Nice words Michael. I will reminisce about what I remember of Rick. I met him back in 1987 at the SCN in Stanford and I believe he was just getting back into swimming in masters. I  do remember reading about him in Swimming World back in the 1970's and he was perhaps one of the great distance swimmers of that time. As Michael said he made the 1972 Olympic Trials when he was 16 and he was in the conlsolation heat of the 1500 Free at Portage Park in Chicago. When Mark Schubert went to Mission Viejo in 1972, Rick was the first swimmer to swim in the so called "animal lane". Physically he had to take the punishement of 9000 meters in a practice, two practices a day with no rest days. Most swimmers would be completely exhausted by this which was standard fare for the distance swimmers at Mission. In talking with Mark at a US Open Meet in Ann Arbor in 1993, he said that Rick was one of the hardest working swimmers he has ever coached. He said he set examples for people like Brian Goodell, Taylor Howe, Casey Converse, and latter Paul Asmuth and Mike O'Brien. In fact it is documented on page 32 in the book Four Champions One Gold Medal that says "The individual on the Nadadores with the strongest work ethic and the greatest work capacity was 16 year old Rick Windes". Now that is saying something when a coach like that says those things.

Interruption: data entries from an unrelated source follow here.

<file path="config.mk">
export PLATFORM = sky130hd
export DESIGN_NAME = bimodal_predictor
export DESIGN_NICKNAME = d
export VERILOG_FILES = /design/src/rtl/predictor_pkg.sv /design/src/rtl/bimodal_predictor_sat_counter.sv /design/src/rtl/bimodal_predictor.sv
export SDC_FILE = /design/constraint.sdc
export NUM_CORES = 1
export LEC_CHECK = 0
export ABC_AREA = 1
export BUFFER_PORTS_ARGS = -buffer_cell sky130_fd_sc_hd__buf_2
export CORE_MARGIN = 2
export CORE_UTILIZATION = 56
export CTS_BUF_LIST = sky130_fd_sc_hd__clkbuf_8
export DETAILED_ROUTE_END_ITERATION = 10
export PLACE_DENSITY = 0.8
export SETUP_SLACK_MARGIN = 0.2
export SYNTH_ARGS = -nofsm -noshare
export SYNTH_HDL_FRONTEND = slang
export SYNTH_SLANG_ARGS = --single-unit
</file>
<file path="constraint.sdc">
create_clock -name clk -period 1.1 [get_ports clk]
set_input_delay 0.055 -clock clk [delete_from_list [all_inputs] [get_ports clk]]
set_output_delay 0.055 -clock clk [all_outputs]
set_load 0.005 [all_outputs]
</file>
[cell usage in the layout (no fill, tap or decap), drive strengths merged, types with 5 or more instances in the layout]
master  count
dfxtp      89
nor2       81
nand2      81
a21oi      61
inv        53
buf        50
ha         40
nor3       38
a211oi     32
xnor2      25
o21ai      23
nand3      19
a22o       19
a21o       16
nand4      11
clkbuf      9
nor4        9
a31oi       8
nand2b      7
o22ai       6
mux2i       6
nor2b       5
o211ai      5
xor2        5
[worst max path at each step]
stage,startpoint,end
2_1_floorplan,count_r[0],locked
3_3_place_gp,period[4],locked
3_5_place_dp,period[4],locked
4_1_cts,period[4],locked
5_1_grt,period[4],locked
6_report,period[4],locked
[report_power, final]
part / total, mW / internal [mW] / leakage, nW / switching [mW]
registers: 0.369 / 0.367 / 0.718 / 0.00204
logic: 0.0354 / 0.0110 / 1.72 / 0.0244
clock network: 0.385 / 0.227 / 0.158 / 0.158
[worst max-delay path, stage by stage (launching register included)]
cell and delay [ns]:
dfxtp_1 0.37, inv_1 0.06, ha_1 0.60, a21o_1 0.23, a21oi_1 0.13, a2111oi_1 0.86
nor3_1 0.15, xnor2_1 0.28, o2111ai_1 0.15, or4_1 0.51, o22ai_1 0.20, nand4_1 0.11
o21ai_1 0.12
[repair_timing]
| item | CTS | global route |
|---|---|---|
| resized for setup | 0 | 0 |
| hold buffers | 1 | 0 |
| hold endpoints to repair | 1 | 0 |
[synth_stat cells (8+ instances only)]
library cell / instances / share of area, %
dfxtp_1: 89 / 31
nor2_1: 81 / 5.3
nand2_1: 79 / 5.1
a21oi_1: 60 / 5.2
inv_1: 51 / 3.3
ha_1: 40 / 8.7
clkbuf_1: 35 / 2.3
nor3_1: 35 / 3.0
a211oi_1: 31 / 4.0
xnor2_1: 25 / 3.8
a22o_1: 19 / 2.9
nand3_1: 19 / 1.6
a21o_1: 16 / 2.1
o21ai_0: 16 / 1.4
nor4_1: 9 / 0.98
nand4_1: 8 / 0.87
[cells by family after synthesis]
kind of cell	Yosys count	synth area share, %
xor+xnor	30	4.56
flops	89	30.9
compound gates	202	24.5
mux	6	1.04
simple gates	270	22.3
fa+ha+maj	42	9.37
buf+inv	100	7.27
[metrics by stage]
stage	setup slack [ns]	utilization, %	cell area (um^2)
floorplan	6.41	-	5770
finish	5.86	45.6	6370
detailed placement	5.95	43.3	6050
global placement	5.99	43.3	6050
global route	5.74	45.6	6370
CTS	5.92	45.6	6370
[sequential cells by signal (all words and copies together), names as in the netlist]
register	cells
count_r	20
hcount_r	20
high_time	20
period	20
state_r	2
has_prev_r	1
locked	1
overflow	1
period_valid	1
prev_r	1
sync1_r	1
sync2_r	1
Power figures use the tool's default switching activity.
## config.mk

```make
export PLATFORM = sky130hd
export DESIGN_NAME = uart_packet_parser
export DESIGN_NICKNAME = d
export VERILOG_FILES = /design/src/rtl/uart_pkg.sv /design/src/rtl/uart_word_packer.sv /design/src/rtl/uart_packet_parser.sv
export SDC_FILE = /design/constraint.sdc
export NUM_CORES = 1
export LEC_CHECK = 0
export ABC_AREA = 0
export CELL_PAD_IN_SITES_DETAIL_PLACEMENT = 0
export CELL_PAD_IN_SITES_GLOBAL_PLACEMENT = 1
export CORE_AREA = 2 2 121 182
export DETAILED_ROUTE_END_ITERATION = 6
export DIE_AREA = 0 0 123 184
export PLACE_DENSITY_LB_ADDON = 0.1
export SLEW_MARGIN = 25
export SYNTH_ARGS = -nofsm -noshare
export SYNTH_HDL_FRONTEND = slang
export SYNTH_HIERARCHICAL = 1
export SYNTH_SLANG_ARGS = --single-unit
export TNS_END_PERCENT = 20
```

## constraint.sdc

```tcl
create_clock -name clk_i -period 2.35 [get_ports clk_i]
set_input_delay 0.705 -clock clk_i [delete_from_list [all_inputs] [get_ports clk_i]]
set_output_delay 0.705 -clock clk_i [all_outputs]
set_load 0.01 [all_outputs]
```
**config.mk**
```make
export PLATFORM = sky130hd
export DESIGN_NAME = gcd_arbiter
export DESIGN_NICKNAME = d
export VERILOG_FILES = /design/src/rtl/gcd_arbiter.sv
export SDC_FILE = /design/constraint.sdc
export NUM_CORES = 1
export LEC_CHECK = 0
export ABC_AREA = 1
export BUFFER_PORTS_ARGS = -buffer_cell sky130_fd_sc_hd__buf_2
export CORE_ASPECT_RATIO = 1.1
export CORE_MARGIN = 10
export CORE_UTILIZATION = 36
export CTS_CLUSTER_SIZE = 14
export DETAILED_ROUTE_END_ITERATION = 6
export PLACE_DENSITY = 0.66
export SLEW_MARGIN = 25
export SYNTH_ARGS = -nofsm -noshare
export SYNTH_HDL_FRONTEND = slang
export SYNTH_SLANG_ARGS = --single-unit
```
**constraint.sdc**
```tcl
create_clock -name clk -period 2.15 [get_ports clk]
set_input_delay 0.215 -clock clk [delete_from_list [all_inputs] [get_ports clk]]
set_output_delay 0.215 -clock clk [all_outputs]
set_load 0.005 [all_outputs]
```
**src/rtl/gcd_arbiter.sv**
```systemverilog
// Round-robin arbiter that time-shares one gcd datapath among N_REQ requesters.
// Optional WAIT timeout and late-result drain are enabled by defining GCD_ARB_TIMEOUT_EN.
module gcd_arbiter #(
    parameter int N_REQ   = 4,
    parameter int W       = 8,
    parameter int TIMEOUT = 255
) (
    input  logic                 clk,
    input  logic                 rst,
    input  logic [N_REQ-1:0]     req_vld,
    input  logic [N_REQ*W-1:0]   req_a,
    input  logic [N_REQ*W-1:0]   req_b,
    output logic [N_REQ-1:0]     req_rdy,
    output logic [N_REQ-1:0]     rsp_vld,
    output logic [W-1:0]         rsp_res,
    output logic                 rsp_err,
    input  logic [N_REQ-1:0]     rsp_rdy,
    output logic                 gcd_start,
    output logic [W-1:0]         gcd_a,
    output logic [W-1:0]         gcd_b,
    input  logic                 gcd_res_rdy,
    input  logic [W-1:0]         gcd_res,
    output logic                 gcd_res_fetch,
    output logic                 busy
);
    localparam int IW = $clog2(N_REQ);

    if (N_REQ < 2 || N_REQ > 16 || TIMEOUT < 1) begin : g_param_check
        $error("gcd_arbiter: parameter out of range");
    end

    typedef enum logic [1:0] {IDLE, ISSUE, WAIT, RESP} state_t;
    state_t state, state_nx;

    logic [IW-1:0] last, grant, pick, rr_idx;
    logic          found, grant_now, rsp_hs, drain, timeout_hit;
    logic [W-1:0]  res_q, sel_a, sel_b;

    // First pending request after the last served one, wrapping around.
    always_comb begin
        found  = 1'b0;
        pick   = '0;
        rr_idx = '0;
        for (int i = 1; i <= N_REQ; i++) begin
            rr_idx = IW'((int'(last) + i) % N_REQ);
            if (!found && req_vld[rr_idx]) begin
                found = 1'b1;
                pick  = rr_idx;
            end
        end
    end

    always_comb begin
        sel_a = '0;
        sel_b = '0;
        for (int i = 0; i < N_REQ; i++) begin
            if (pick == IW'(i)) begin
                sel_a = req_a[i*W +: W];
                sel_b = req_b[i*W +: W];
            end
        end
    end

`ifdef GCD_ARB_TIMEOUT_EN
    localparam int CW = $clog2(TIMEOUT + 1);
    logic [CW-1:0] cnt;
    logic          err_q;

    // A result arriving while idle is stale (its request already timed out).
    assign drain       = (state == IDLE) && gcd_res_rdy;
    assign timeout_hit = (state == WAIT) && !gcd_res_rdy && (cnt == CW'(TIMEOUT - 1));
    assign rsp_err     = !rst && (state == RESP) && err_q;

    always_ff @(posedge clk) begin
        if (rst) begin
            cnt   <= '0;
            err_q <= 1'b0;
        end else begin
            if (state == ISSUE)     cnt <= '0;
            else if (state == WAIT) cnt <= cnt + 1'b1;
            if (state == WAIT && gcd_res_rdy) err_q <= 1'b0;
            else if (timeout_hit)             err_q <= 1'b1;
        end
    end
`else
    assign drain       = 1'b0;
    assign timeout_hit = 1'b0;
    assign rsp_err     = 1'b0;
`endif

    assign grant_now = (state == IDLE) && found && !drain;
    assign rsp_hs    = (state == RESP) && rsp_rdy[grant];

    always_ff @(posedge clk) begin
        if (rst) state <= IDLE;
        else     state <= state_nx;
    end

    always_comb begin
        state_nx = state;
        case (state)
            IDLE:    if (grant_now) state_nx = ISSUE;
            ISSUE:   state_nx = WAIT;
            WAIT:    if (gcd_res_rdy || timeout_hit) state_nx = RESP;
            RESP:    if (rsp_hs) state_nx = IDLE;
            default: state_nx = IDLE;
        endcase
    end

    always_comb begin
        req_rdy       = '0;
        rsp_vld       = '0;
        rsp_res       = '0;
        gcd_start     = 1'b0;
        gcd_res_fetch = 1'b0;
        busy          = 1'b0;
        if (!rst) begin
            if (grant_now) req_rdy[pick] = 1'b1;
            gcd_start     = (state == ISSUE);
            gcd_res_fetch = ((state == WAIT) && gcd_res_rdy) || drain;
            busy          = (state != IDLE);
            if (state == RESP) begin
                rsp_vld[grant] = 1'b1;
                rsp_res        = res_q;
            end
        end
    end

    always_ff @(posedge clk) begin
        if (rst) begin
            last  <= IW'(N_REQ - 1);
            grant <= '0;
            gcd_a <= '0;
            gcd_b <= '0;
            res_q <= '0;
        end else begin
            if (grant_now) begin
                grant <= pick;
                gcd_a <= sel_a;
                gcd_b <= sel_b;
            end
            if (state == WAIT && gcd_res_rdy) res_q <= gcd_res;
            else if (timeout_hit)             res_q <= '0;
            if (rsp_hs) last <= grant;
        end
    end
endmodule
```
---- After elaboration in Yosys (flattened, before gate mapping) ----
Cells that the tools add are included.
Widths: inputs -> output; s select.
cells by class
  equal/unequal tests ..................... 9
  order comparisons ....................... 8
  reduce and logical (&&, ||, !) cells .... 15
  mux-type cells .......................... 43
  add/sub/neg operators ................... 4
operators with widths
  kind                 count
  $mux 8               10
  $lt 2x3->1 const B   6
  $mux 4               4
  $mux 1               14
  $mux 2               7
  $bmux 1 s2           5
  $eq 2x2->1 const B   4
  $logic_and 1x1->1    8
  $pmux 2 s4           1
  $ne 2x2->1 const B   3
  $add 2x1->2 const B  2
  $add 2x2->2 const B  2
  $demux 1 s2          2
  $eq 2x1->1 const B   2
  $ge 2x1->1 const B   2
  $logic_not 2->1      2
  $logic_not 1->1      3
  $reduce_and 3->1     1
  $reduce_bool 2->1    1
word-level totals
  output and inout bits ................... 36
  input bits .............................. 83
  logic and storage cells ................. 85
  register bits ........................... 30

---- Longest topological paths before layout ----
Gate-level depths: netlist (run 1).
  depth in word-level cells ............... 19
  gate-level depth with buffers ........... 17

---- Worst setup path before layout (run 1) ----
OpenSTA, ideal clock, no wires.
  path type ............................... flip-flop to output port
  start ................................... register last[0]
  end ..................................... output port req_rdy[0]
  required time ........................... 1,935 ps
  data arrival time ....................... 1,578 ps
  path slack .............................. 357 ps
  cell stages (with the launch flop) ...... 13
  path through ............................ dfxtp_1 -> inv_1 -> buf_6 -> nand2_1 -> nand2_2 -> nand2_2 -> nand2_4 -> a21oi_1 -> nand2_2 -> nand2_4 -> buf_2 -> inv_1 -> nor3_1
between the ends
  cells in the longest elaborated chain, start to end .. 19
RTL lines
  item                                                            RTL line  RTL
  from (decl)                                                     35        logic [IW-1:0] last, grant, pick, rr_idx;
  from (signal assigned)                                          131       last <= IW'(N_REQ - 1);
  from (signal assigned)                                          144       if (rsp_hs) last <= grant;
  $add 2x1->2                                                     45        rr_idx = IW'((int'(last) + i) % N_REQ);
  $bmux 1 s2                                                      46        if (!found && req_vld[rr_idx]) begin
  $mux 1 (not written as such)                                    46
  $mux 1                                                          46
  $logic_not 1->1                                                 46
  $logic_and 1x1->1                                               46
  $mux 1                                                          46
  $logic_not 1->1                                                 46
  [3 not listed]                                                  n/a
  $logic_and 1x1->1                                               46
  $mux 2                                                          46
  $lt 2x3->1 (not written as such) or $ge 2x1->1 (tied branches)  118       if (grant_now) req_rdy[pick] = 1'b1;
  $logic_and 1x1->1 (not written as such)                         118
  $mux 1 (not written as such)                                    118
  $demux 1 s2                                                     118
  $mux 4 (*)                                                      118
  $mux 4 (*)                                                      117       if (!rst) begin
  to (decl)                                                       13        output logic [N_REQ-1:0] req_rdy,
Mark *: on every way between the ends. The rest lies on a longest branch, timed or not. The select of a mux whose other input is x is not followed.

---- Final worst setup path (run 1) ----
  start ................................... register last[0]
  end ..................................... output port req_rdy[3]
Same word-level chain as after synthesis.

==> summary.txt, run 1 <==
Timing
  • Setup ws final: -13.0 ps
  • Final setup viols: 1
  • Fin crit share: 101%
  • Peak Freq: 462 MHz
  • Final hold viol count: 0
  • Max Transition Viols Final: 0
  • Unrepaired setup endpoints after global routing: true
  • Final min period: 2160 ps
  • Final setup skew: between 7 and 8 ps

Clocking
  • CTS H-Tree Depth: 2
  • Clock-pin transition on the worst setup and hold timing paths: 70 ps
  • CTS Buf Count: 5
  • Root buf cell: clkbuf_8
  • Clk Latency, worst-skew pair: 290 ps
  • TritonCTS clock tree: yes
  • CTS Buffer Depth: 2
  • Hold_buf cts: 0
  • Clock sink total: 30

Power and ir drop
  • Max VDD drop: 0.430 mV
  • Power Density: 1040 mW/mm2
  • Leakage: 0.00177 uW

Worst hold path
  • Hold Crit Class: input pin to flop
  • HP Start: gcd_res[6]
  • Worst hold path endpoint: res_q[6]
  • Hold Path Cell Cnt: 3

Worst setup path
  • Critical Setup Path Class: flop to output port
  • FF-to-FF setup slack: approximately 80 ps
  • Setup crit end kind: output port
  • Crit start category: flop
  • CP max FO: 5
  • CP cell instances: buf_6, nand2_2, nand2_4, nand2_4, nand2_8, inv_2, nand3_2, nor2_4, nor2_8, buf_8, nor3_4, buf_2
  • CP max stage delay: about 370 ps
  • Worst EP arrival: a little under 2000 ps
  • CP most frequent cell: nand2_4
  • CP required: 1930 ps
  • R2R depth: 16
  • Worst R2R Start: last[0]
  • CP max stage cell: dfxtp_4
  • Reg2Reg Capture Point: gcd_a[0]

Routing
  • DR vias/cell: just under 5
  • Final wirelength: 8.55 mm
  • WL/cell: 14.5 um
  • DR vias: slightly below 3000
  • Iteration-0 DRC Markers: 123
  • First-pass DRT Iterations: 5
  • # DRC: 0
  • ANT nets after route: 0

GRT
  • Largest net degree at the start of global routing: 28
  • Initial antenna violation count: 0
  • Vias in the first global route: 2784
  • First-pass GRT wire length: 12.8 mm
  • GR Overflow Total: 0
  • Gr usage total: 15.4%

Cells and area
  • Fill cells: 622
  • Ratio of cells with drive above 1 in the final layout: between 40% and 50%
  • Area grow syn2layout: 49.1%
  • Ant diodes: 0
  • Nets: 595
  • Design area: 0.00344 mm2
  • Layout Utilization: 55.6%

Logic synthesis
  • Post-synth ARST share: 0%
  • Top post-synthesis cells by area: dfxtp_1 26%, nand2_1 17%, nand3_1 8.7%
  • Post-synth top cells: 105 x nand2_1, 41 x inv_1, 40 x nand3_1
  • Post-Synthesis Cells: approximately 380
  • EDFF count, synth: 0
  • Syn_nets: 466
  • Yosys warning count: 0
  • Number of synthesized register bits: 30
  • Largest area contributor in the netlist: dfxtp_1
  • Syn Area/Cell: 6.09 um2
  • Mapped cell area: 0.00231 mm2
  • Most common cell in the netlist: nand2_1
  • Top cell type's share of synthesized area: 26.0%
  • Sequential share of the synthesized area: about a quarter
  • Netlist cell types: 27
  • Main synth FF type: dfxtp_1

Place
  • Area after DPL: 0.00298 mm2
  • Port bufs: 117
  • GP Congestion: 0.848
  • DPL Wire Length: slightly above 6 mm

Run
  • Max-cap violation count: 0

Floorplan
  • # IOs: 119
  • Initial Util: 37.3%
  • Area of the die: 0.0100 mm2
  • Core area: approximately 0.0062 mm2
  • Row count: 30
  • Die W: around 96 um
  • Die Ht: 104 um

Run status
  • Failing checks: negative setup slack
  • Status: finished with violations
per-stage QoR:
stage	setup slack (ps)	power [uW]	hold WS, ps	std cells	setup TNS [ps]
floorplan	357	2100	382	379	0
global placement	66.9	2670	450	569	0
detailed placement	45.7	2690	455	569	0
CTS	6.01	3350	162	583	0
global route	-106	3910	168	589	-850
finish	-13.0	3600	170	589	-13.0
layer usage:
metal,track usage [%],wire (um),vias up
met4,4.16,156,0
met5,0,0,-
met1,18.4,3440,1291
met2,25.0,4010,118
li1,-,-,1471
met3,5.49,945,14
how the worst max path moves through the flow:
stage	startpoint	endpoint
finish	last[0]	req_rdy[3]
global route	last[0]	req_rdy[3]
CTS	last[0]	req_rdy[2]
detailed placement	last[0]	gcd_a[5]
global placement	last[0]	req_rdy[3]
floorplan	last[0]	req_rdy[0]
report_power, final:
| part | leakage (uW) | internal, uW | total [uW] | switching (uW) |
|---|---|---|---|---|
| clock network | 0.0000472 | 257 | 502 | 245 |
| registers | 0.000246 | 752 | 881 | 129 |
| logic | 0.00148 | 920 | 2210 | 1290 |
| total | 0.00177 | 1930 | 3600 | 1670 |
critical path, delay by kind of cell (launching register included):
family	cells	cell delay, ps
buffers and inverters	4	480
DFF	1	370
and+or+nand+nor	8	800
cells by family (layout without fill, tap and decap cells):
kind of cell | Yosys count | after routing | share of synthesized area [%]
other | 1 | 1 | 0.162
buffers and inverters | 67 | 196 | 13.5
DFF | 30 | 30 | 26.0
AOI/OAI and AO/OA | 37 | 37 | 8.62
and+or+nand+nor | 240 | 241 | 49.5
adders and majority gates | 4 | 4 | 2.17
placed cells by master (no fill, tap or decap), drive strengths merged:
| cell type | count |
|---|---|
| conb | 1 |
| o211ai | 2 |
| o21ai | 13 |
| dfxtp | 30 |
| buf | 143 |
| nand2 | 119 |
| a31oi | 1 |
| nor2 | 45 |
| a21oi | 21 |
| clkbuf | 6 |
| nand3 | 42 |
| nor3 | 7 |
| nand4 | 16 |
| ha | 4 |
| inv | 41 |
| nand3b | 12 |
| clkinv | 4 |
| clkinvlp | 2 |
sequential cells by signal, summed over array words and instances, names as in the netlist:
register / cells
gcd_a: 8
gcd_b: 8
res_q: 8
grant: 2
last: 2
state: 2
layout make-up:
class | instances | area [um2] | share of cell area (%)
timing repair buffer | 143 | 816 | 23.7
clock buffer | 6 | 82.6 | 2.40
clock inverter | 2 | 12.5 | 0.364
tap | 80 | 100 | 2.91
inverter | 45 | 190 | 5.53
multi-input combinational | 283 | 1630 | 47.4
sequential | 30 | 608 | 17.7
timing repair:
action / 4_1_cts / 5_1_grt
resized for setup: 20 / 52
hold endpoints to repair: 0 / 0
cloned: 1 / 1
setup endpoints to repair: 4 / 19
pin swaps: 7 / 21
buffers inserted: 5 / 5
Power figures use the tool's default switching activity.
==> run 2: changes to the inputs <==
--- a/config.mk
+++ b/config.mk
@@ -5,14 +5,14 @@
 export SDC_FILE = /design/constraint.sdc
 export NUM_CORES = 1
 export LEC_CHECK = 0
-export ABC_AREA = 1
 export BUFFER_PORTS_ARGS = -buffer_cell sky130_fd_sc_hd__buf_2
 export CORE_ASPECT_RATIO = 1.1
 export CORE_MARGIN = 10
 export CORE_UTILIZATION = 36
 export CTS_CLUSTER_SIZE = 14
 export DETAILED_ROUTE_END_ITERATION = 6
-export PLACE_DENSITY = 0.66
+export PLACE_DENSITY = 0.7
+export RECOVER_POWER = 25
 export SLEW_MARGIN = 25
 export SYNTH_ARGS = -nofsm -noshare
 export SYNTH_HDL_FRONTEND = slang
==> constraint.sdc (replaced) <==
create_clock -name clk -period 2.15 [get_ports clk]
set_input_delay 0.215 -clock clk [delete_from_list [all_inputs] [get_ports clk]]
set_output_delay 0.215 -clock clk [all_outputs]
set_load 0.01 [all_outputs]
==> run 2 against run 1 <==
Compared with the run above: the run now ends clean; synthesized area is 19% lower; via count decreased by 36%; final cell count is 37% lower; combinational power fell by 59%; die area shrank 16%; first-iteration DRC count is 76% lower; core utilization decreased by 4.4 points; clock skew grew 1.3 ps; non-clock buffer count is 20 lower; power fell by 39%; wire length fell by 31%.
==> summary.txt, run 2 <==
Timing
  • Setup ws final: 153 ps (+166 ps)
  • Slew headroom: 53.9%
  • Fin crit share: 92.9% (-7.7 points)
  • Least-Margin Pin Slew: about 690 ps
  • Peak Freq: 501 MHz (+8.3%)
  • Final setup viols: 0 (-1)
  • Setup_tns: 0 ps (+13.0 ps)
  • Final setup skew: 8.70 ps (+1.29 ps)
  • Unrepaired setup endpoints after global routing: false
  • Final min period: 2000 ps (-166 ps)
  • Max Transition Viols Final: 0 (unchanged)
  • Final hold viol count: 0 (unchanged)

Routing
  • DR vias/cell: 4.93 (+0.40%)
  • Iteration-0 DRC Markers: 29 (-76%)
  • WL/cell: 15.7 um (+8.1%)
  • DR vias: 1845 (-36%)
  • Final wirelength: 5.87 mm (-31%)
  • # DRC: 0 (unchanged)
  • ANT nets after route: 0 (unchanged)
  • First-pass DRT Iterations: 4 (-1)

Cells and area
  • Leading cell types in the layout, fill and taps excluded: 101 x buf_2, 35 x mux2i_1, 30 x dfxtp_1
  • Ratio of cells with drive above 1 in the final layout: 42.7% (+2.1 points)
  • Area grow syn2layout: 37.2%
  • Post-Layout Cell Count: 374 (-37%)
  • Largest regs: gcd_a (8), gcd_b (8), res_q (8)
  • Commonest non-fill, non-tap cell in the layout: buf_2
  • Ant diodes: 0 (unchanged)
  • Nets: 402 (-32%)

Clocking
  • CTS H-Tree Depth: 2 (unchanged)
  • CTS Buf Count: 5 (unchanged)
  • CTS Buffer Depth: 2 (unchanged)
  • Clock-pin transition on the worst setup and hold timing paths: 70 ps (about the same)
  • Clk Latency, worst-skew pair: 280 ps (about the same)
  • TritonCTS clock tree: yes
  • Root buf cell: clkbuf_8
  • Hold_buf cts: 0 (unchanged)
  • Clock sink total: 30 (unchanged)

Place
  • Pre-CTS setup slack: 75.9 ps (+30.2 ps)
  • DPL Wire Length: 4.70 mm (-24%)
  • Port bufs: 117 (unchanged)
  • Placed cells: 364 (-36%)
  • GP Congestion: 0.790 (-6.9%)

Logic synthesis
  • Main synth FF type: dfxtp_1
  • Top post-synthesis cells by area: dfxtp_1 32%, mux2i_1 19%, o221ai_2 7.2%
  • Most common cell in the netlist: mux2i_1
  • Netlist cell types: 37 (+37%)
  • Sequential share of the synthesized area: 32.2% (+6.2 points)
  • Post-synth top cells: 35 x mux2i_1, 30 x dfxtp_1, 28 x nand2_1
  • Yosys warning count: 0 (unchanged)
  • Number of synthesized register bits: 30 (unchanged)
  • Post-synth ARST share: 0% (unchanged)
  • EDFF count, synth: 0 (unchanged)
  • Syn_nets: 285 (-39%)
  • Mapped cell area: 0.00186 mm2 (-19%)
  • Top cell type's share of synthesized area: 32.2% (+6.2 points)
  • Post-Synthesis Cells: 198 (-48%)
  • Largest area contributor in the netlist: dfxtp_1
  • Syn Area/Cell: 9.42 um2 (+55%)

Worst setup path
  • CP cell instances: inv_1, ha_1, nor2b_4, and2b_4, nand2_2, nor2_1, buf_2
  • Setup crit end kind: output port
  • Crit path max-delay family: simple AND/OR/NAND/NOR gates
  • Crit start category: flop
  • Buffers & Inverters on Critical Path: 2 (-2)
  • Critical Setup Path Class: flop to output port
  • CP max stage delay: 340 ps (-30 ps)
  • CP max stage cell: dfxtp_1
  • CP required: 1930 ps (about the same)
  • Worst EP arrival: 1780 ps (-170 ps)
  • WP depth: 7 (-5)
  • CP max FO: 5 (unchanged)
  • R2R depth: 7 (-9)

Worst hold path
  • Hold Path Cell Cnt: 3 (unchanged)
  • Hold Crit Class: input pin to flop

Power and ir drop
  • Max VDD drop: 0.445 mV (+3.5%)
  • Leakage: 0.00122 uW (-31%)
  • Power Density: 856 mW/mm2 (-18%)

Floorplan
  • Area of the die: 0.00846 mm2 (-16%)
  • Initial Util: 37.3% (about the same)
  • Die Ht: 95.5 um (-8.2%)
  • Die W: 88.6 um (-8.0%)
  • Row count: 27 (-10%)
  • # IOs: 119 (unchanged)
  • Core area: 0.00500 mm2 (-19%)

Run status
  • Status: completed

GRT
  • Largest net degree at the start of global routing: 24 (-14%)
  • GR Overflow Total: 0 (unchanged)
  • Initial antenna violation count: 0 (unchanged)
  • Gr usage total: 13.1% (-2.3 points)
  • Vias in the first global route: 1887 (-32%)
  • First-pass GRT wire length: 8.96 mm (-30%)

Run
  • Max-cap violation count: 0 (unchanged)
==> run 2: cell families (layout without fill, tap and decap cells) <==
family	count (synthesis)	after routing	share of synthesized area (%)
and+or+nand+nor	75	75	20.5
muxes	36	36	20.0
AOI/OAI and AO/OA	35	35	17.0
DFF	30	30	32.2
buffers and inverters	17	135	7.45
adders and majority gates	4	4	2.68
other	1	1	0.201
==> run 2: layer usage <==
layer  wire [um]  part of all wire, %  track usage [%]
met5           0                    0                0
met2        2510                   43             20.8
met4          36                 0.61             2.43
met1        2500                   43             15.0
met3         822                   14             7.68
==> run 2: layout make-up <==
type                    count  area [um2]
clock buffers               6        82.6
well taps                  58        72.6
multi-input cells         151        1150
inverters                   4        15.0
fillers                   498        2440
repair buffers            123         623
clock inverters             2        12.5
flip-flops and latches     30         601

In 1975 or 1976, Rick had an injury that kept him from competing in the 1976 Olympic Trials. In 1990 I saw him at the SCN at USC and I believe that was is best swimming year in Masters. He took a 3rd in the 1500 Free and made several top tens. He was starting to drop time and just getting back into his old form. Rick was a big guy back then close to 200 lbs. He started to lose weight and was getting faster. We competed in the same age group and always talked swimming when we could. I also worked out with Rick at the USAS conventions and at that time he was swimming in the fastest lanes with the fasest people. I have a picture of him from those days at a practice with Rob Copeland, Clay Evans, and Larry Wood. As Michael said he was very active as a volunteer for the service of masters swimming.

Its was around 1993 that I believe he contacted the HIV virus. As the years went by until now his health began to deteriorate but he always maintained a positive and enthusiastic attittude about life and swimming. I would see him every year at the convention and he was always the same Rick, working hard and living his life to the best that he knew how. In San Diego this year, Rick was walking with a cane and was not doing very well. I got chance to visit with him in the hospitality room one night when the other delegates were having races in the hotel pool. He told me that sometimes life is a physical struggle but he tries to live with the pain just like the days when he swam in the annimal lane. I told him that I was truly sorry for what he has to go through daily.

How will I remember Rick. As a great person, great volunteer, geat swimmer, and a person
who did not let adversity get in the way of his life. As Michael said he was known for his forceful yet reasoned uncompromising approach. The last thing I remember Rick talking about was in a House of Delegates session about FINA pool measurement. He said that the
USA should not try to rule the world when it comes to this rule even though we rule the world in every thing else. RIP my friend.